- Church: Church of Norway (prev. Roman Catholic)
- Diocese: Oslo
- Elected: 1525 (Bishop of Oslo) 1541 (Superintendent of Oslo)
- In office: 1525–1537 1541–1545
- Successor: Anders Madssøn

Orders
- Consecration: 1525 by Olav Engelbrektsson

Personal details
- Born: c.1489 Denmark
- Died: July/August 1545 Oslo, Norway
- Denomination: Lutheran

= Hans Rev =

Danish-Norwegian clergyman

Hans Rev or Hans Reff (about 1489 in Denmark - July/August 1545 in Oslo) was a Danish-Norwegian clergyman. He was the last Bishop of the Roman Catholic Diocese of Oslo before the Protestant Reformation, and later became the first Lutheran Superintendent of the Diocese of Oslo within the Church of Norway.

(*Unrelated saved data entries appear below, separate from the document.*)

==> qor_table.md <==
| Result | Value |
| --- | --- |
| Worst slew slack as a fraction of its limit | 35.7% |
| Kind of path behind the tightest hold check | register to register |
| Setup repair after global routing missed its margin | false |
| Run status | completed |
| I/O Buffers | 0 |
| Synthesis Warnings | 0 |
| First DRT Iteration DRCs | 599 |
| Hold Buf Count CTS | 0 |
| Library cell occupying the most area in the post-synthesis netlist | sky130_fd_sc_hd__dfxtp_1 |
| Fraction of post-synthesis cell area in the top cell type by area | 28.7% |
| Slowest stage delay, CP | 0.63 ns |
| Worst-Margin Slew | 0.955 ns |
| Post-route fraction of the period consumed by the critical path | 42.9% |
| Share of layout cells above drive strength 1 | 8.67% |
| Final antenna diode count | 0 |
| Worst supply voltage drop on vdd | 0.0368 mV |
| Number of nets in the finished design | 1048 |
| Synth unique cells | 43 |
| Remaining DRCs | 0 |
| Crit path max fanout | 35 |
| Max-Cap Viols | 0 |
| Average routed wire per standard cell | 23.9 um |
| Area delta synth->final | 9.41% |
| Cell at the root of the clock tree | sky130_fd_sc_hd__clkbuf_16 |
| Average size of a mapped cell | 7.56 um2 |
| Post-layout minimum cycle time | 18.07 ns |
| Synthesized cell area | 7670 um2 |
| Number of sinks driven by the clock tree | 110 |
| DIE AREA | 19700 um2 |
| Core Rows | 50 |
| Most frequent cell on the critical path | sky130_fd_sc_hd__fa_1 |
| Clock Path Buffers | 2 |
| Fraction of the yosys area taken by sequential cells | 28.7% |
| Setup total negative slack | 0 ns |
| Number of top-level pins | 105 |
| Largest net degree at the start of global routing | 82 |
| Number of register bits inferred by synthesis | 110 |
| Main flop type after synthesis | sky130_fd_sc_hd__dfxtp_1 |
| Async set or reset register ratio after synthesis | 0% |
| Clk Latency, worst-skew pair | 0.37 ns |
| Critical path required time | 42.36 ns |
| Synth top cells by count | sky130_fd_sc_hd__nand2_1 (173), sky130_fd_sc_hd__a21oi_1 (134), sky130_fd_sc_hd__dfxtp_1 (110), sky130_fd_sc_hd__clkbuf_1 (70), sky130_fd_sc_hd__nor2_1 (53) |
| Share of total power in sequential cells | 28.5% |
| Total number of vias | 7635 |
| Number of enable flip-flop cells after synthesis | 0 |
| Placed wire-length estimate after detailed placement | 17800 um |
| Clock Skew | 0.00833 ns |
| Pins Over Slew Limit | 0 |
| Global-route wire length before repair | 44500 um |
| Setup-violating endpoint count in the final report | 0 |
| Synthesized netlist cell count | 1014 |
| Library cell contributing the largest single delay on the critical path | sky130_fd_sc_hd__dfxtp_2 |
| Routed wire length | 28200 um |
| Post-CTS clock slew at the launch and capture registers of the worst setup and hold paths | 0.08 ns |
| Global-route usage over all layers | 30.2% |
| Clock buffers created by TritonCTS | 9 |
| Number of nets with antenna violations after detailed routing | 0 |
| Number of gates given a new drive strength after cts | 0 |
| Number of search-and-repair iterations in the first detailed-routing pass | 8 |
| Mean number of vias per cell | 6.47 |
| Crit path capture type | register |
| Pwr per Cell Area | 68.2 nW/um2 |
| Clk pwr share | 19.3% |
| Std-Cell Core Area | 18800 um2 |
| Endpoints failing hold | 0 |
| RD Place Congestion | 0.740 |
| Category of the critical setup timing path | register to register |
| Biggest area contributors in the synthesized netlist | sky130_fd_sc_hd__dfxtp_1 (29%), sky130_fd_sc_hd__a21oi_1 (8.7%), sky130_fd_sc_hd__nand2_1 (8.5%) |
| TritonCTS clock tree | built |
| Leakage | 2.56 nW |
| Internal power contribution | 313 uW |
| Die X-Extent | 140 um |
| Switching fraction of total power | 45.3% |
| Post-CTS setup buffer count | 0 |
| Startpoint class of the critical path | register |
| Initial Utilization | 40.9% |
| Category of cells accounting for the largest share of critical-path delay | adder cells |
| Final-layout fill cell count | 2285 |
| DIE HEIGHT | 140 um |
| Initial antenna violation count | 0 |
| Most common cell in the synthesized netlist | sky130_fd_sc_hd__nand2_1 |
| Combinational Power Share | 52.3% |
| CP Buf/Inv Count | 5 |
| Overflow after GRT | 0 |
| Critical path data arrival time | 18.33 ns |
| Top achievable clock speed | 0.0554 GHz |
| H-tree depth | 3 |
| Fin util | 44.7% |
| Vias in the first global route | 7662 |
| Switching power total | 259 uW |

About Rev's background, little is known except that he was of Danish origin. He studied in Paris, where he earned his master's degree in both Roman and Canon Law. He worked for some years as secretary for Archbishop Erik Valkendorf, who was elected Archbishop of Nidaros in 1510. In 1525, Rev has been appointed Bishop of Oslo with the support of Archbishop Olav Engelbrektsson and King Frederick I of Denmark.

During the invasion of Norway by the former king Christian II (1531–1532). Hans Rev supported Christian, but changed sides back to Frederick when Christian's invasion forces were defeated. He remained lojal to Frederick until his death in 1533, and after that he supported the late kings Protestant son, Prince Christian.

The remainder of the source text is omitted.